[guardian-dev] developer sneak peak: CacheWord

Abel Luck abel at guardianproject.info
Sat Mar 30 13:11:36 EDT 2013


Mark Murphy:
> On Tue, Mar 26, 2013 at 2:10 PM, Hans-Christoph Steiner
> <hans at guardianproject.info> wrote:
>> Does Abel's AlarmManager method guarantee that the zeroing will be run?
> 
> No, as AlarmManager does not somehow magically prevent Android from
> terminating a process. Android could terminate the process in between
> alarms. In fact, that's pretty much the primary point behind
> AlarmManager.
> 

This is correct. My "AlarmManager method" works when the service is
foregrounded only.

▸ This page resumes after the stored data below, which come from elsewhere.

--- config.mk ---
export PLATFORM = sky130hd
export DESIGN_NAME = uart_rx_os
export DESIGN_NICKNAME = d
export VERILOG_FILES = /design/src/rtl/uart_rx_os.sv
export SDC_FILE = /design/constraint.sdc
export NUM_CORES = 1
export LEC_CHECK = 0
export ABC_AREA = 1
export ABC_CLOCK_PERIOD_IN_PS = 5100
export BUFFER_PORTS_ARGS = -buffer_cell sky130_fd_sc_hd__buf_2
export CORE_MARGIN = 2
export CORE_UTILIZATION = 40
export CTS_CLUSTER_DIAMETER = 40
export CTS_CLUSTER_SIZE = 14
export DETAILED_ROUTE_END_ITERATION = 6
export PLACE_DENSITY = 0.64
export SETUP_SLACK_MARGIN = 0.2
export SLEW_MARGIN = 40
export SYNTH_ARGS = -nofsm -noshare
export SYNTH_HDL_FRONTEND = slang
export SYNTH_SLANG_ARGS = --single-unit
--- constraint.sdc ---
create_clock -name rck -period 5.1 [get_ports rck]
set_input_delay 1.02 -clock rck [delete_from_list [all_inputs] [get_ports rck]]
set_output_delay 1.02 -clock rck [all_outputs]
set_load 0.02 [all_outputs]
**src/rtl/pg2_cla_if.sv**
```systemverilog
// Signal bundle for the two-bit lookahead unit: per-bit p/g and carry-in
// toward the unit, combinational and registered lookahead terms back.
interface pg2_cla_if;
    logic       cin;
    logic [1:0] p;
    logic [1:0] g;
    logic [2:1] c;
    logic       gg;
    logic       pg;
    logic [2:1] c_q;
    logic       gg_q;
    logic       pg_q;

    // No valid/ready: inputs are sampled every cycle and outputs are always valid.
    modport master (
        output cin, p, g,
        input  c, gg, pg, c_q, gg_q, pg_q
    );

    modport slave (
        input  cin, p, g,
        output c, gg, pg, c_q, gg_q, pg_q
    );
endinterface

```
**src/rtl/pg2_cla.sv**
```systemverilog
// Two-bit carry-lookahead cell: flat AND-OR carries and group p/g terms,
// plus a free-running register stage for pipelined adder builds.
module pg2_cla (
    input  logic     clk,
    input  logic     rst,
    pg2_cla_if.slave bus
);
    logic [2:1] c;
    logic       gg;
    logic       pg;

    // Carries are flattened to two gate levels rather than rippled.
    assign c[1] = bus.g[0] | (bus.p[0] & bus.cin);
    assign c[2] = bus.g[1] | (bus.p[1] & bus.g[0]) | (bus.p[1] & bus.p[0] & bus.cin);
    assign gg   = bus.g[1] | (bus.p[1] & bus.g[0]);
    assign pg   = bus.p[1] & bus.p[0];

    assign bus.c  = c;
    assign bus.gg = gg;
    assign bus.pg = pg;

    always_ff @(posedge clk or posedge rst) begin
        if (rst) begin
            bus.c_q  <= 2'b00;
            bus.gg_q <= 1'b0;
            bus.pg_q <= 1'b0;
        end else begin
            bus.c_q  <= c;
            bus.gg_q <= gg;
            bus.pg_q <= pg;
        end
    end
endmodule

```
**src/flat_wrapper.sv**
```systemverilog
// flat-port wrapper written by rule: the top's interface ports become plain ports
module pg2_cla_flat 
  (clk, rst, bus_cin, bus_p, bus_g, bus_c, bus_gg, bus_pg, bus_c_q, bus_gg_q, bus_pg_q);
  pg2_cla_if bus_i ();
  input  logic clk;
  input  logic rst;
  input wire logic [$bits(bus_i.cin)-1:0] bus_cin;
  input wire logic [$bits(bus_i.p)-1:0] bus_p;
  input wire logic [$bits(bus_i.g)-1:0] bus_g;
  output wire logic [$bits(bus_i.c)-1:0] bus_c;
  output wire logic [$bits(bus_i.gg)-1:0] bus_gg;
  output wire logic [$bits(bus_i.pg)-1:0] bus_pg;
  output wire logic [$bits(bus_i.c_q)-1:0] bus_c_q;
  output wire logic [$bits(bus_i.gg_q)-1:0] bus_gg_q;
  output wire logic [$bits(bus_i.pg_q)-1:0] bus_pg_q;
  assign bus_i.cin = bus_cin;
  assign bus_i.p = bus_p;
  assign bus_i.g = bus_g;
  assign bus_c = bus_i.c;
  assign bus_gg = bus_i.gg;
  assign bus_pg = bus_i.pg;
  assign bus_c_q = bus_i.c_q;
  assign bus_gg_q = bus_i.gg_q;
  assign bus_pg_q = bus_i.pg_q;
  pg2_cla u_core (.clk(clk), .rst(rst), .bus(bus_i));
endmodule
```
### config.mk
export PLATFORM = sky130hd
export DESIGN_NAME = ch4_sequencer_flat
export DESIGN_NICKNAME = d
export VERILOG_FILES = /design/src/rtl/ch4_sequencer_if.sv /design/src/rtl/ch4_sequencer.sv /design/src/flat_wrapper.sv
export SDC_FILE = /design/constraint.sdc
export NUM_CORES = 1
export LEC_CHECK = 0
export CAP_MARGIN = 20
export CORE_UTILIZATION = 46
export DETAILED_ROUTE_END_ITERATION = 8
export PLACE_DENSITY = 0.74
export SLEW_MARGIN = 0
export SYNTH_ARGS = -nofsm -noshare
export SYNTH_HDL_FRONTEND = slang
export SYNTH_SLANG_ARGS = --single-unit
### constraint.sdc
create_clock -name nphi -period 3.1 [get_ports nphi]
set_input_delay 0.31 -clock nphi [delete_from_list [all_inputs] [get_ports nphi]]
set_output_delay 0.31 -clock nphi [all_outputs]
set_load 0.05 [all_outputs]
### src/rtl/ch4_sequencer_if.sv
// Bus between register decode / frame sequencer and the channel 4 control sequencer.
interface ch4_sequencer_if;
   logic       apu_en;
   logic       tick_512;
   logic       wr_ff20;
   logic       wr_ff21;
   logic       wr_ff23;
   logic [7:0] wdata;
   logic       ch4_restart;
   logic       ch4_active;
   logic       nch4_active;
   logic       nch4_amp_en;
   logic       ch4_len_tick;
   logic       ch4_eg_tick;
   logic       ff23_d6;

   modport master (
      output apu_en, tick_512, wr_ff20, wr_ff21, wr_ff23, wdata,
      input  ch4_restart, ch4_active, nch4_active, nch4_amp_en,
             ch4_len_tick, ch4_eg_tick, ff23_d6
   );

   modport slave (
      input  apu_en, tick_512, wr_ff20, wr_ff21, wr_ff23, wdata,
      output ch4_restart, ch4_active, nch4_active, nch4_amp_en,
             ch4_len_tick, ch4_eg_tick, ff23_d6
   );
endinterface

### src/rtl/ch4_sequencer.sv
// Noise channel 4 length/trigger/restart sequencer; strobes are combinational, state registered.
// Optional CH4_LEN_EXTRA_CLOCK_EN: extra length clock when len_en rises on an odd frame step.
module ch4_sequencer #(
   parameter int RESTART_CYCLES = 2,
   parameter int LEN_BITS       = 6
) (
   input  logic           nphi,
   input  logic           napu_reset,
   ch4_sequencer_if.slave bus
);
   localparam int RCW = $clog2(RESTART_CYCLES + 1);
   localparam logic [0:0] S_IDLE    = 1'b0;
   localparam logic [0:0] S_RESTART = 1'b1;
   localparam logic [LEN_BITS:0] LEN_MAX = {1'b1, {LEN_BITS{1'b0}}};
   localparam logic [LEN_BITS:0] LEN_ONE = (LEN_BITS + 1)'(1);
   localparam logic [RCW-1:0]    R_LOAD  = RCW'(RESTART_CYCLES);
   localparam logic [RCW-1:0]    R_ONE   = RCW'(1);

   logic [2:0]          fs, fs_nx;
   logic [LEN_BITS:0]   len_cnt, len_nx;
   logic                len_en, len_en_nx;
   logic                dac_en, dac_en_nx;
   logic                active, act_nx;
   logic [0:0]          state, state_nx;
   logic [RCW-1:0]      rcnt, rcnt_nx;
   logic                len_tick, eg_tick, trig;

   always_comb begin
      len_tick  = bus.apu_en & bus.tick_512 & ~fs[0];
      eg_tick   = bus.apu_en & bus.tick_512 & (fs == 3'd7);
      trig      = bus.wr_ff23 & bus.wdata[7];
      fs_nx     = bus.tick_512 ? fs + 3'd1 : fs;
      len_en_nx = bus.wr_ff23 ? bus.wdata[6] : len_en;
      dac_en_nx = bus.wr_ff21 ? |bus.wdata[7:3] : dac_en;
      len_nx    = len_cnt;
      act_nx    = active;
      state_nx  = state;
      rcnt_nx   = rcnt;

      if (trig)
         act_nx = dac_en_nx;

      if (bus.wr_ff20) begin
         len_nx = {1'b0, bus.wdata[LEN_BITS-1:0]};
      end else begin
`ifdef CH4_LEN_EXTRA_CLOCK_EN
         if (bus.wr_ff23 && bus.wdata[6] && !len_en && fs[0] && len_nx < LEN_MAX) begin
            len_nx = len_nx + LEN_ONE;
            if (len_nx == LEN_MAX && !trig)
               act_nx = 1'b0;
         end
`endif
         // Trigger reloads an expired counter before this cycle's length tick is applied.
         if (trig && len_nx == LEN_MAX)
            len_nx = '0;
         if (len_tick && len_en_nx && len_nx < LEN_MAX) begin
            len_nx = len_nx + LEN_ONE;
            if (len_nx == LEN_MAX)
               act_nx = 1'b0;
         end
      end

      if (!dac_en_nx)
         act_nx = 1'b0;

      if (trig) begin
         state_nx = S_RESTART;
         rcnt_nx  = R_LOAD;
      end else if (state == S_RESTART) begin
         rcnt_nx = rcnt - R_ONE;
         if (rcnt_nx == '0)
            state_nx = S_IDLE;
      end
   end

   always_ff @(posedge nphi or negedge napu_reset) begin
      if (!napu_reset) begin
         fs      <= '0;
         len_cnt <= '0;
         len_en  <= 1'b0;
         dac_en  <= 1'b0;
         active  <= 1'b0;
         state   <= S_IDLE;
         rcnt    <= '0;
      end else if (!bus.apu_en) begin
         fs      <= '0;
         len_cnt <= '0;
         len_en  <= 1'b0;
         dac_en  <= 1'b0;
         active  <= 1'b0;
         state   <= S_IDLE;
         rcnt    <= '0;
      end else begin
         fs      <= fs_nx;
         len_cnt <= len_nx;
         len_en  <= len_en_nx;
         dac_en  <= dac_en_nx;
         active  <= act_nx;
         state   <= state_nx;
         rcnt    <= rcnt_nx;
      end
   end

   assign bus.ch4_restart  = (state == S_RESTART);
   assign bus.ch4_active   = active;
   assign bus.nch4_active  = ~active;
   assign bus.nch4_amp_en  = ~dac_en;
   assign bus.ch4_len_tick = len_tick;
   assign bus.ch4_eg_tick  = eg_tick;
   assign bus.ff23_d6      = len_en;
endmodule

### src/flat_wrapper.sv
// flat-port wrapper written by rule: the top's interface ports become plain ports
module ch4_sequencer_flat 
#(
   parameter int RESTART_CYCLES = 2,
   parameter int LEN_BITS       = 6
)
  (nphi, napu_reset, bus_apu_en, bus_tick_512, bus_wr_ff20, bus_wr_ff21, bus_wr_ff23, bus_wdata, bus_ch4_restart, bus_ch4_active, bus_nch4_active, bus_nch4_amp_en, bus_ch4_len_tick, bus_ch4_eg_tick, bus_ff23_d6);
  ch4_sequencer_if bus_i ();
  input  logic nphi;
  input  logic napu_reset;
  input wire logic [$bits(bus_i.apu_en)-1:0] bus_apu_en;
  input wire logic [$bits(bus_i.tick_512)-1:0] bus_tick_512;
  input wire logic [$bits(bus_i.wr_ff20)-1:0] bus_wr_ff20;
  input wire logic [$bits(bus_i.wr_ff21)-1:0] bus_wr_ff21;
  input wire logic [$bits(bus_i.wr_ff23)-1:0] bus_wr_ff23;
  input wire logic [$bits(bus_i.wdata)-1:0] bus_wdata;
  output wire logic [$bits(bus_i.ch4_restart)-1:0] bus_ch4_restart;
  output wire logic [$bits(bus_i.ch4_active)-1:0] bus_ch4_active;
  output wire logic [$bits(bus_i.nch4_active)-1:0] bus_nch4_active;
  output wire logic [$bits(bus_i.nch4_amp_en)-1:0] bus_nch4_amp_en;
  output wire logic [$bits(bus_i.ch4_len_tick)-1:0] bus_ch4_len_tick;
  output wire logic [$bits(bus_i.ch4_eg_tick)-1:0] bus_ch4_eg_tick;
  output wire logic [$bits(bus_i.ff23_d6)-1:0] bus_ff23_d6;
  assign bus_i.apu_en = bus_apu_en;
  assign bus_i.tick_512 = bus_tick_512;
  assign bus_i.wr_ff20 = bus_wr_ff20;
  assign bus_i.wr_ff21 = bus_wr_ff21;
  assign bus_i.wr_ff23 = bus_wr_ff23;
  assign bus_i.wdata = bus_wdata;
  assign bus_ch4_restart = bus_i.ch4_restart;
  assign bus_ch4_active = bus_i.ch4_active;
  assign bus_nch4_active = bus_i.nch4_active;
  assign bus_nch4_amp_en = bus_i.nch4_amp_en;
  assign bus_ch4_len_tick = bus_i.ch4_len_tick;
  assign bus_ch4_eg_tick = bus_i.ch4_eg_tick;
  assign bus_ff23_d6 = bus_i.ff23_d6;
  ch4_sequencer #(.RESTART_CYCLES(RESTART_CYCLES), .LEN_BITS(LEN_BITS)) u_core (.nphi(nphi), .napu_reset(napu_reset), .bus(bus_i));
endmodule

Thanks to Mark for making me aware of the fact that a
process could be killed by Android and then restarted by the AlarmManager.

>> It
>> seems from Java, there is no way to guarantee something will be run before its
>> killed without a permanent notification.  I guess that's something we can live
>> with, but otherwise, I think its annoying to have a permanent notification if
>> its not really communicating something essential.
> 
> A permanent notification is not the problem, IMHO. Saying that the
> process should live indefinitely is.
> 
>> But my guess is that if Android kills a process without even calling
>> onDestroy(), then its probably sending SIGKILL, and then native code won't
>> help.
> 
> That's certainly a valid guess, and would not surprise me in the
> least, but I would not leap to that conclusion. There are many, many
> layers between UNIX signals and component callbacks.
> 
>>  In that case, sounds like the permanent notification is required to
>> guarantee that the zeroification will be run.
> 
> Not even that will guarantee that the zeroification will be run. Force
> Stop, notably, should terminate a process, even one with foreground
> priority. Having a foreground service (with the "permanent
> notification") greatly increases the odds that zeroification will be
> run, but at a substantial cost:
> 
> - Everything that app does runs at foreground CPU priority, so if the
> app has a theoretically-background service doing stuff, that will
> impact the performance of the true foreground app, increasing the odds
> that the user will Force Stop the app just to get it to go away and
> stop messing up their game/video/whatever
> 
> - That app's memory cannot be reclaimed while it has foreground
> priority, putting pressure on the OS to get rid of other processes
> first, at minimum impacting device usability, and (if lots of apps
> were to adopt CacheWord or its equivalent) eventually causing severe
> system issues if several such apps are running
> 
> IMHO, particularly if catching a UNIX signal at the NDK level proves
> not to work, the foreground service has to be made optional and not be
> the default. I have no doubt that some percentage of apps that need to
> "generate, store, and access secrets derived from a user's passphrase"
> will need "guaranteed" zeroification, but certainly not all. Remember
> that *developers* may understand what they are gaining from this
> guarantee, but it is unlikely that the *user* will in many cases, and
> the *user* is the one that has to put up with the costs. Ideally, this
> is the sort of thing that a developer surfaces via a SharedPreference,
> so the user controls whether the foreground service is to be employed
> or not.
> 

Thanks for the clarification Mark.

This is what I had in mind from the first inception of CacheWord.
Currently the FG process is default, because I've been testing the more
"hardcore" use case because that's where all the features are used.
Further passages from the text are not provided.